Andrea Bonilla ’20 said she had mixed feelings when she saw that President Alison Byerly signed a statement last week in support of undocumented immigrant students in response to students’ fears of changes in immigration laws.
“I was obviously happy that she was on our side but also kind of sad because I know that there’s not so many people on our side, and I know there’s not a lot of people like me [at Lafayette],” she said.
Bonilla, who moved to the United States from Ecuador when she was five years old, is one of roughly 740,000 undocumented immigrants who have received temporary deferred action through the Deferred Action for Childhood Arrivals (DACA) program.
DACA allows many undocumented immigrants who entered the U.S. as children to receive employment authorization and a social security number. According to immigration attorney William Menard, this makes it easier for undocumented students to find ways to pay for college and get a job after graduating.

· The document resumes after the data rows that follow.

**config.mk**
```make
export PLATFORM = sky130hd
export DESIGN_NAME = sorted_timer_event_queue_core
export DESIGN_NICKNAME = d
export VERILOG_FILES = /design/src/rtl/core/steq_pkg.sv /design/src/rtl/core/steq_slot_ram.sv /design/src/rtl/core/steq_ctrl.sv /design/src/rtl/core/sorted_timer_event_queue_core.sv
export SDC_FILE = /design/constraint.sdc
export NUM_CORES = 2
export LEC_CHECK = 0
export BUFFER_PORTS_ARGS = -buffer_cell sky130_fd_sc_hd__buf_2
export CAP_MARGIN = 10
export CORE_UTILIZATION = 59
export CTS_BUF_LIST = sky130_fd_sc_hd__clkbuf_8
export CTS_CLUSTER_SIZE = 24
export DETAILED_ROUTE_END_ITERATION = 7
export GPL_ROUTABILITY_DRIVEN = 0
export PLACE_DENSITY = 0.79
export SLEW_MARGIN = 20
export SYNTH_ARGS = -nofsm -noshare
export SYNTH_HDL_FRONTEND = slang
export SYNTH_SLANG_ARGS = --single-unit
```
**constraint.sdc**
```tcl
create_clock -name clk -period 11.8 [get_ports clk]
set_clock_uncertainty 0.05 [all_clocks]
set_input_delay 0.59 -clock clk [delete_from_list [all_inputs] [get_ports clk]]
set_output_delay 0.59 -clock clk [all_outputs]
set_load 0.02 [all_outputs]
```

President-elect Donald Trump has supported ending the program, so it may be at risk once he takes office.
“To our country’s leaders we say that DACA should be upheld, continued, and expanded,” reads the statement Byerly signed along with more than 400 college and university presidents.
Byerly said in an interview that “a small number” of undocumented students attend the college, and she wants to provide them with support.

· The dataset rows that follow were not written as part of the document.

<file path="config.mk">
export PLATFORM = sky130hd
export DESIGN_NAME = arpc_ctrl
export DESIGN_NICKNAME = d
export VERILOG_FILES = /design/src/hdl/arpc_pkg.sv /design/src/hdl/arpc_ctrl.sv
export SDC_FILE = /design/constraint.sdc
export NUM_CORES = 1
export LEC_CHECK = 0
export BUFFER_PORTS_ARGS = -buffer_cell sky130_fd_sc_hd__buf_2
export CORE_MARGIN = 8
export CORE_UTILIZATION = 30
export DETAILED_ROUTE_END_ITERATION = 16
export GPL_TIMING_DRIVEN = 0
export PLACE_DENSITY_LB_ADDON = 0.1
export SLEW_MARGIN = 20
export SYNTH_ARGS = -nofsm -noshare
export SYNTH_HDL_FRONTEND = slang
export SYNTH_SLANG_ARGS = --single-unit
</file>
<file path="constraint.sdc">
create_clock -name clk -period 6.4 [get_ports clk]
set_input_delay 0.96 -clock clk [delete_from_list [all_inputs] [get_ports clk]]
set_output_delay 0.96 -clock clk [all_outputs]
set_load 0.05 [all_outputs]
</file>
<file path="src/hdl/arpc_pkg.sv">
// Package for the ARP cache engine: sizes, operation and result codes,
// the item structs of both channels and the structs shared by the controller and the cell row.
// No dependencies.
`timescale 1ns / 1ps
`default_nettype none

package arpc_pkg;

    localparam int CACHE_ENTRIES = 32;
    localparam int IDX_W = $clog2(CACHE_ENTRIES);

    localparam logic [1:0] OP_LOOKUP = 2'd0;
    localparam logic [1:0] OP_INSERT = 2'd1;
    localparam logic [1:0] OP_PACKET = 2'd2;

    localparam logic [1:0] STAT_OK      = 2'd0;
    localparam logic [1:0] STAT_MISS    = 2'd1;
    localparam logic [1:0] STAT_DROP    = 2'd2;
    localparam logic [1:0] STAT_IGNORED = 2'd3;

    localparam logic [1:0] ACT_NONE     = 2'd0;
    localparam logic [1:0] ACT_UPDATED  = 2'd1;
    localparam logic [1:0] ACT_INSERTED = 2'd2;

    localparam logic [15:0] HW_ETHERNET  = 16'h0001;
    localparam logic [15:0] PROTO_IPV4   = 16'h0800;
    localparam logic [7:0]  HW_ADDR_LEN  = 8'd6;
    localparam logic [7:0]  IP_ADDR_LEN  = 8'd4;
    localparam logic [15:0] OPC_REQUEST  = 16'd1;
    localparam logic [10:0] MIN_PKT_LEN  = 11'd28;

    typedef struct packed {
        logic [1:0]  operation;
        logic [3:0]  if_index;
        logic [31:0] ip_addr;
        logic [47:0] mac_addr;
        logic [31:0] tgt_ip;
        logic [15:0] hw_type;
        logic [15:0] proto_type;
        logic [15:0] addr_lengths;
        logic [15:0] arp_opcode;
        logic [10:0] packet_len;
        logic [31:0] local_ip;
        logic [47:0] local_mac;
    } arpc_req_t;

    typedef struct packed {
        logic [1:0]  status;
        logic [1:0]  table_action;
        logic [47:0] found_mac;
        logic        reply_valid;
        logic [47:0] reply_dest_mac;
        logic [31:0] reply_dest_ip;
    } arpc_rsp_t;

    typedef struct packed {
        logic        token;
        logic        hit;
        logic [47:0] mac;
    } arpc_link_t;

    typedef struct packed {
        logic [31:0] ip;
        logic [3:0]  iface;
        logic [47:0] mac;
        logic        wr_hit;
        logic        wr_new;
    } arpc_cmd_t;

    typedef enum logic [1:0] {
        ST_IDLE,
        ST_LAUNCH,
        ST_SCAN,
        ST_FINISH
    } arpc_state_t;

endpackage

`default_nettype wire

</file>
<file path="src/hdl/arpc_ctrl.sv">
// Controller of the ARP cache: takes items, launches the search token down the
// cell row, decides the table update and holds the result item. Depends on arpc_pkg.
`timescale 1ns / 1ps
`default_nettype none

module arpc_ctrl (
    input  wire logic                           clk,
    input  wire logic                           rst_n,
    input  wire logic                           req_valid,
    output logic                                req_stall,
    input  wire arpc_pkg::arpc_req_t            req,
    output logic                                rsp_valid,
    input  wire logic                           rsp_stall,
    output arpc_pkg::arpc_rsp_t                 rsp,
    output logic                                launch,
    input  wire arpc_pkg::arpc_link_t           tail,
    output arpc_pkg::arpc_cmd_t                 cmd,
    output logic [arpc_pkg::IDX_W-1:0]          ptr
);
    import arpc_pkg::*;

    arpc_state_t       state_reg, state_next;
    arpc_req_t         item_reg, item_next;
    logic              hit_reg, hit_next;
    logic [47:0]       hmac_reg, hmac_next;
    logic [IDX_W-1:0]  ptr_reg, ptr_next;
    logic              rsp_valid_reg, rsp_valid_next;
    arpc_rsp_t         rsp_reg, rsp_next;
    arpc_rsp_t         result;
    logic              hdr_ok;
    logic              to_me;
    logic              ip_nz;
    logic              want_hit;
    logic              want_new;
    logic              out_free;

    always_comb
    begin
        hdr_ok = (item_reg.packet_len >= MIN_PKT_LEN)
              && (item_reg.hw_type == HW_ETHERNET)
              && (item_reg.proto_type == PROTO_IPV4)
              && (item_reg.addr_lengths[15:8] == HW_ADDR_LEN)
              && (item_reg.addr_lengths[7:0] == IP_ADDR_LEN);
        to_me  = (item_reg.tgt_ip == item_reg.local_ip) && (item_reg.local_ip != 32'd0);
        ip_nz  = (item_reg.ip_addr != 32'd0);

        result   = '0;
        want_hit = 1'b0;
        want_new = 1'b0;
        case (item_reg.operation)
            OP_LOOKUP:
            begin
                if (hit_reg)
                    result.found_mac = hmac_reg;
                else
                    result.status = STAT_MISS;
            end
            OP_INSERT:
            begin
                if (!ip_nz)
                    result.status = STAT_IGNORED;
                else if (hit_reg)
                begin
                    want_hit            = 1'b1;
                    result.table_action = ACT_UPDATED;
                end
                else
                begin
                    want_new            = 1'b1;
                    result.table_action = ACT_INSERTED;
                end
            end
            OP_PACKET:
            begin
                if (!hdr_ok)
                    result.status = STAT_DROP;
                else
                begin
                    if (ip_nz && hit_reg)
                    begin
                        want_hit            = 1'b1;
                        result.table_action = ACT_UPDATED;
                    end
                    else if (ip_nz && to_me)
                    begin
                        want_new            = 1'b1;
                        result.table_action = ACT_INSERTED;
                    end
                    if ((item_reg.arp_opcode == OPC_REQUEST) && to_me)
                    begin
                        result.reply_valid    = 1'b1;
                        result.reply_dest_mac = item_reg.mac_addr;
                        result.reply_dest_ip  = item_reg.ip_addr;
                    end
                end
            end
            default:
            begin
                result = '0;
            end
        endcase
    end

    always_comb
    begin
        out_free       = !rsp_valid_reg || !rsp_stall;
        state_next     = state_reg;
        item_next      = item_reg;
        hit_next       = hit_reg;
        hmac_next      = hmac_reg;
        ptr_next       = ptr_reg;
        rsp_next       = rsp_reg;
        rsp_valid_next = rsp_valid_reg && rsp_stall;
        req_stall      = 1'b1;
        launch         = 1'b0;
        cmd.ip         = item_reg.ip_addr;
        cmd.iface      = item_reg.if_index;
        cmd.mac        = item_reg.mac_addr;
        cmd.wr_hit     = 1'b0;
        cmd.wr_new     = 1'b0;

        case (state_reg)
            ST_IDLE:
            begin
                req_stall = 1'b0;
                if (req_valid)
                begin
                    item_next  = req;
                    state_next = ST_LAUNCH;
                end
            end
            ST_LAUNCH:
            begin
                launch     = 1'b1;
                state_next = ST_SCAN;
            end
            ST_SCAN:
            begin
                if (tail.token)
                begin
                    hit_next   = tail.hit;
                    hmac_next  = tail.mac;
                    state_next = ST_FINISH;
                end
            end
            ST_FINISH:
            begin
                if (out_free)
                begin
                    cmd.wr_hit     = want_hit;
                    cmd.wr_new     = want_new;
                    rsp_next       = result;
                    rsp_valid_next = 1'b1;
                    if (want_new)
                    begin
                        if (ptr_reg == IDX_W'(CACHE_ENTRIES - 1))
                            ptr_next = '0;
                        else
                            ptr_next = ptr_reg + IDX_W'(1);
                    end
                    state_next = ST_IDLE;
                end
            end
            default:
            begin
                state_next = ST_IDLE;
            end
        endcase
    end

    always_ff @(posedge clk or negedge rst_n)
    begin
        if (!rst_n)
        begin
            state_reg     <= ST_IDLE;
            ptr_reg       <= '0;
            rsp_valid_reg <= 1'b0;
        end
        else
        begin
            state_reg     <= state_next;
            ptr_reg       <= ptr_next;
            rsp_valid_reg <= rsp_valid_next;
        end
    end

    always_ff @(posedge clk)
    begin
        item_reg <= item_next;
        hit_reg  <= hit_next;
        hmac_reg <= hmac_next;
        rsp_reg  <= rsp_next;
    end

    assign rsp_valid = rsp_valid_reg;
    assign rsp       = rsp_reg;
    assign ptr       = ptr_reg;

    // The insert slot stays inside the table.
    a_ptr_range: assert property (@(posedge clk) disable iff (!rst_n)
        ptr_reg <= IDX_W'(CACHE_ENTRIES - 1))
        else $error("insert slot out of range");
    // An update is only issued when the search found the key.
    a_upd_needs_hit: assert property (@(posedge clk) disable iff (!rst_n)
        cmd.wr_hit |-> hit_reg)
        else $error("update without a hit");
    // A launch is always followed by the scan.
    a_launch_scan: assert property (@(posedge clk) disable iff (!rst_n)
        launch |=> (state_reg == ST_SCAN))
        else $error("launch not followed by scan");
    // The pointer moves only when a new entry is written.
    a_ptr_moves: assert property (@(posedge clk) disable iff (!rst_n)
        !cmd.wr_new |=> $stable(ptr_reg))
        else $error("insert slot moved without insert");

endmodule

`default_nettype wire

</file>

“I think it’s important that we do all we can to protect the status of undocumented students who are seeking higher education,” she said.
Director of Financial Aid Ashley Bianchi said Lafayette’s “first, very conscious acceptance of an undocumented student was with the class of 2019,” but before that the college may have accepted students while unaware of their statuses.
“DACA students represent what is best about our nation,” Pomona College President David Oxtoby, who organized the statement, wrote in an email to The Lafayette. “As scholars and leaders, DACA students are essential to our future. It’s also a moral issue. We all need to speak up and provide support during this time of uncertainty.”
Bonilla said DACA gives her a way to achieve a “better life.”
“DACA means everything to me because with DACA, I can work legally, and I was able to go to college like I am now, and then all of that would be taken away,” she said, adding that she hopes to work in film post-production someday.
She also said she is worried about people feeling more empowered to make discriminatory comments with Trump’s election. For her, reading the comments on Lafayette College’s Facebook post announcing Byerly’s signature to the letter in support of DACA was “devastating.”
“People, when they comment stuff like that, they don’t think about how somebody might kill themselves because of that,” she said. “Somebody might cry because of that. It affects your whole family. They don’t think about that.”
Two weeks ago, Byerly also signed an open letter along with roughly 110 college and university presidents urging Trump to “condemn and work to prevent the harassment, hate, and acts of violence” happening throughout the United States.